● Task directions: Look for the word "global" in the material below, then report each line where it occurs.

● Source material:
This is an optimization exercise on Yosys and OpenROAD, whose aim is small area and a short achievable clock period, not a production implementation.
The RTL was checked by simulation tests, not by an equivalence proof against the original design.
Power and IR drop assume default switching activity.

// mult32x32
module mult32x32 (
  input              i_clk     ,
  input              i_rstn    ,
  input  wire        i_multa_ns,
  input  wire        i_multb_ns,
  input  wire [31:0] i_multa   ,
  input  wire [31:0] i_multb   ,
  output wire [63:0] o_product
);
Size in the first run: roughly 960 flip-flops, roughly 130 I/O pins, about 45000 µm² of cells after synthesis.
Settings: LEC_CHECK=0, CAP_MARGIN=20, CORE_MARGIN=2, CORE_UTILIZATION=40, PLACE_DENSITY=0.75, SETUP_SLACK_MARGIN=2.0, SLEW_MARGIN=20, SYNTH_HIERARCHICAL=1, TNS_END_PERCENT=100; clock period 4.0 ns.
standard.sh (not shown) runs the stock make flow with config.mk's settings and CLKGATE_MAP_FILE= SYNTH_SCRIPT=/design/flow/synth_recipe.tcl, a recipe that flattens the netlist after the stock synthesis.
==> flow/flow/run.sh <==
#!/bin/bash
set -euo pipefail
export CTS_ARGS="-sink_clustering_enable -repair_clock_nets -dont_use_dummy_load"
bash standard.sh > standard.log 2>&1
The baseline went through all stages and came out clean.
Rerun with:
==> flow/run.sh (new file) <==
#!/bin/bash
# synth_recipe.tcl (not shown) runs the flow's synth.tcl, then flattens the netlist and writes it again
# the make line also repeats each setting of config.mk as NAME=value (left out here)
make -C /OpenROAD-flow-scripts/flow DESIGN_CONFIG=/design/flow/config.mk WORK_HOME=/design/flow/orfs CLKGATE_MAP_FILE= SYNTH_SCRIPT=/design/flow/synth_recipe.tcl finish
--- a/flow/config.mk
+++ b/flow/config.mk
@@ -10,4 +10,3 @@
 export CORE_UTILIZATION = 40
-export PLACE_DENSITY = 0.75
-export SETUP_SLACK_MARGIN = 2.0
+export SETUP_SLACK_MARGIN = 2.2
 export SLEW_MARGIN = 20
removed: flow/flow/run.sh
removed: flow/standard.sh
Effect:
- clock-buffer cell count is higher by 33
- via count is higher by about 13%
- setup slack got worse by 10 ps
- final area is higher by 15%
- synthesized cell count is unchanged
- power is higher by about 10%
- wire length is higher by 29%
- register-to-register slack barely changes
- final cell count is higher by 8.6%
- non-clock buffer count is higher by 340
Background: an optimization exercise with open tools, aiming at small area, a short achievable clock period and few clock cycles per item. Do not read the settings as production practice.
Only simulation tests tie the RTL to the original design; equivalence was not proved.

build 4:
==> flow/design.v <==
module mult(
 clk,
 rstx,
 mcand_is_signed,
 mlier_is_signed,
 start,
 mcand,
 mlier,
 prod,
 busy
);
parameter BW_CNT = 3,    
          BW_MCAND = 3,
          BW_MLIER = 4;
input                          clk;
input                          rstx;
input                          mcand_is_signed;
input                          mlier_is_signed;
input                          start;
input           [BW_MCAND-1:0] mcand;
input           [BW_MLIER-1:0] mlier;
output [BW_MCAND+BW_MLIER-1:0] prod;
output                         busy;
reg [BW_CNT-1:0] cnt;
wire cnt_eq_0 = (cnt == {BW_CNT{1'b0}});
always @(posedge clk or negedge rstx)
  if (~rstx)         cnt <= {BW_CNT{1'b0}};
  else if (start)    cnt <= BW_MLIER;
  else if (cnt_eq_0) cnt <= {BW_CNT{1'b0}};
  else               cnt <= cnt - {{(BW_CNT-1){1'b0}}, 1'd1};
wire cnt_eq_1 = (cnt == {{(BW_CNT-1){1'b0}}, 1'd1});
assign busy = ~cnt_eq_0;
wire last_stage_1 = cnt_eq_1 & mlier_is_signed;
reg [BW_MCAND+BW_MLIER-1:0] prod;
wire [BW_MCAND-1:0] prod1 = (prod[0] ? mcand : {BW_MCAND{1'b0}});
wire [BW_MCAND:0] sum = {   cnt_eq_1
                          ? mcand_is_signed | mlier_is_signed
                          : 1'b0
                        , prod[BW_MCAND+BW_MLIER-1:BW_MLIER] }
                      + { 1'b0
                        ,   {BW_MCAND{last_stage_1}}
                          ^ { prod1[BW_MCAND-1] ^ mcand_is_signed
                            , prod1[BW_MCAND-2:0] } }
                      + {{BW_MCAND{1'b0}}, last_stage_1};
always @(posedge clk or negedge rstx)
  if (~rstx)          prod <= {(BW_MCAND+BW_MLIER){1'b0}};
  else if (start)     prod <= {mcand_is_signed, {(BW_MCAND-1){1'b0}}, mlier};
  else if (~cnt_eq_0) prod <= {sum, prod[BW_MLIER-1:1]};
endmodule
module cordic_sqrt_seq (
 input         rstx,
 input         clk,
 input         start,
 input  [15:0] din,
 output        busy,
 output [15:0] dout
);
reg  [4:0] cnt;
wire [4:0] ncnt = start ? 5'd1 :
                  ((cnt == 5'd17) || (cnt == 5'd0)) ? 5'd0 : cnt + 5'd1;
always @(posedge clk or negedge rstx)
  if (!rstx) cnt <= 5'd0;
  else       cnt <= ncnt;
assign busy = (cnt != 5'd0);
reg [7:0] selx_n;   
reg [7:0] sely_n;   
reg       mm_n;     
reg       cord_n;   
reg       yx_n;     
always @(*) begin
  sely_n = 8'b00000001;
  case (ncnt)
  5'd1: sely_n = 8'b00000001;
  5'd2: sely_n = 8'b00000010;
  5'd3: sely_n = 8'b00000100;
  5'd4: sely_n = 8'b00001000;
  5'd5: sely_n = 8'b00001000;
  5'd6: sely_n = 8'b00010000;
  5'd7: sely_n = 8'b00100000;
  5'd8: sely_n = 8'b01000000;
  5'd9: sely_n = 8'b10000000;
  default: sely_n = 8'b00000001;
  endcase
  mm_n = 1'b0;
  case (ncnt)
  5'd10: begin selx_n = 8'b00000001; mm_n = 1'b0; end
  5'd11: begin selx_n = 8'b00000100; mm_n = 1'b1; end
  5'd12: begin selx_n = 8'b00001000; mm_n = 1'b1; end
  5'd13: begin selx_n = 8'b00000100; mm_n = 1'b0; end
  5'd14: begin selx_n = 8'b00000010; mm_n = 1'b0; end
  5'd15: begin selx_n = 8'b00000010; mm_n = 1'b1; end
  5'd16: begin selx_n = 8'b00000010; mm_n = 1'b1; end
  5'd17: begin selx_n = 8'b00000010; mm_n = 1'b0; end
  default: selx_n = sely_n;
  endcase
  cord_n = (ncnt != 5'd0) && (ncnt <= 5'd9);
  yx_n   = (ncnt >= 5'd9);
end
reg [7:0] selx, sely;
reg       mm, cord, yx;
always @(posedge clk) begin
  selx <= selx_n;
  sely <= sely_n;
  mm   <= mm_n;
  cord <= cord_n;
  yx   <= yx_n;
end
reg  [20:0] X;
reg  [20:0] Y;
wire [28:0] yext = {{8{Y[20]}}, Y};
wire [28:0] xext = {8'd0, X};
reg  [20:0] ysh, xsh;
integer i, k;
always @(*) begin
  for (i = 0; i < 21; i = i + 1) begin
    ysh[i] = 1'b0;
    xsh[i] = 1'b0;
    for (k = 0; k < 8; k = k + 1) begin
      ysh[i] = ysh[i] | (selx[k] & yext[i + k + 1]);
      xsh[i] = xsh[i] | (sely[k] & xext[i + k + 1]);
    end
  end
end
reg         mx, cx, my;
wire [20:0] xsum, ysum;
pfx_add #(.W(21)) u_xadd (.a(X), .b(ysh ^ {21{mx}}), .ci(cx), .s(xsum));
pfx_add #(.W(21)) u_yadd (.a(Y), .b(xsh ^ {21{my}}), .ci(my), .s(ysum));
wire [20:0] x0 = {{1'b0, din} + 17'h02000, 4'd0};
wire [20:0] y0 = {{1'b0, din} - 17'h02000, 4'd0};
wire        ny_pos = start ? ~y0[20] : busy ? ~(yx ? xsum[20] : ysum[20]) : ~Y[20];
always @(posedge clk) begin
  mx <= cord_n ? ny_pos : mm_n;
  cx <= cord_n & ny_pos;
  my <= ny_pos;
end
always @(posedge clk)
  if (start) begin
    X <= x0;
    Y <= y0;
  end else if (busy) begin
    if (cord) X <= xsum;
    Y <= yx ? xsum : ysum;
  end
assign dout = Y[19:4] + {15'd0, Y[3]};
endmodule
module pfx_add #(parameter W = 21) (
 input  [W-1:0] a,
 input  [W-1:0] b,
 input          ci,
 output [W-1:0] s
);
wire [W-1:0] p0 = a ^ b;
reg  [W:0]   g, p, gn, pn;
integer i, d;
always @(*) begin
  g = {a & b, ci};
  p = {p0, 1'b0};
  for (d = 1; d < W + 1; d = d * 2) begin
    gn = g;
    pn = p;
    for (i = d; i < W + 1; i = i + 1) begin
      gn[i] = g[i] | (p[i] & g[i - d]);
      pn[i] = p[i] & p[i - d];
    end
    g = gn;
    p = pn;
  end
end
assign s = p0 ^ g[W-1:0];
endmodule
Settings: LEC_CHECK=0, CAP_MARGIN=20, CORE_MARGIN=2, CORE_UTILIZATION=70, PLACE_DENSITY=0.8, SETUP_SLACK_MARGIN=3.5, SLEW_MARGIN=20; clock period 6.0 ns.
run.sh (not shown) runs the stock make flow with config.mk's settings and CLKGATE_MAP_FILE= SYNTH_SCRIPT=/design/flow/synth_recipe.tcl, a recipe that flattens the netlist after the stock synthesis.
Build 4 | ERROR | global routing
Testbench counts of build 4, summed over its fixed seeds: cycles 144,000, items 8,000.
> inputs changed (build 4 -> build 48)
-- flow/config.mk --
<<< build 4, line 9
export CORE_MARGIN = 2
export CORE_UTILIZATION = 70
export PLACE_DENSITY = 0.8
export SETUP_SLACK_MARGIN = 3.5
export SLEW_MARGIN = 20
>>> build 48, line 9
export CORE_MARGIN = 2
export CORE_UTILIZATION = 40
export SLEW_MARGIN = 20
Notes after the runs:
Build 48: done, clean on timing, DRC and antenna. Build 48 against build 4: compound-cell area share of the yosys netlist was more or less identical; placed wire-length estimate after detailed placement went up 0.36%; floorplan die height climbed about 30%; distinct cell type count of the synthesized netlist flat. Summary of build 48 over build 4: synthesized area did not really move, post-placement cell count climbed about 10%, instance area at placement fell by 0.34%, die extent in x increased by about 30% relative to the old numbers, site row count up 12. Looking only at initial core utilization, and setting everything else aside, the lower value of build 48 and build 4 goes to build 48.
> inputs changed (build 48 -> build 55)
-- flow/config.mk --
<<< build 48, line 9
export CORE_MARGIN = 2
export CORE_UTILIZATION = 40
export SLEW_MARGIN = 20
>>> build 55, line 9
export CORE_MARGIN = 2
export CORE_UTILIZATION = 60
export SETUP_SLACK_MARGIN = 3.0
export SLEW_MARGIN = 20
--- outcome ---
Per the comparison of build 55 with build 48, post-route clock period utilization saw a decrease, maximum clock frequency shows an increase of about 4.5%.
Build 48 ended up with selx[1] as its critical path startpoint; build 55 ended up with Y[10].
The met2 track demand over resource in global routing number comes out higher for build 55 vs build 48.
Per the comparison of build 55 with build 48, final critical-path required period shows a reduction of 0.17 ns; sequential fraction of total cell area now sits lower; utilization after layout went up 37 points.
Summary — logic depth of the worst register-to-register path, build 55 relative to build 48: higher, by 1.
Compared with build 48, in build 55 first-pass GRT wire length went up by about 14%, detailed-routing wirelength on met1 -about 3.6%.

what the ideal ports hide:
How much do the figures lean on ideal ports? The routed layouts below were timed once more, with nothing changed but the port constraints.
Step 1: set_driving_cell puts a clkbuf_16 on clk and a buf_2 on each other input, an assumption about the parent block.
Step 2 also shifts input and output timing later by t, the mid clock arrival at the registers, as if the neighbouring blocks saw the same clock.
Slacks: ideal ports / drivers / drivers and shift; pairs: ideal ports / drivers.
run	t (ns)	slack for setup (ns)	worst setup path after step 2
build 48	0.383	2.099 / 2.069 / 1.987	input to register
build 55	0.380	2.266 / 2.266 / 2.266	register to register
After both steps setup and hold are still met in every run listed. For build 48, which loses most, drivers alone change the setup slack by -0.030 ns; drivers and shift together by -0.112 ns.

● Output for this task:
Build 4 | ERROR | global routing
The met2 track demand over resource in global routing number comes out higher for build 55 vs build 48.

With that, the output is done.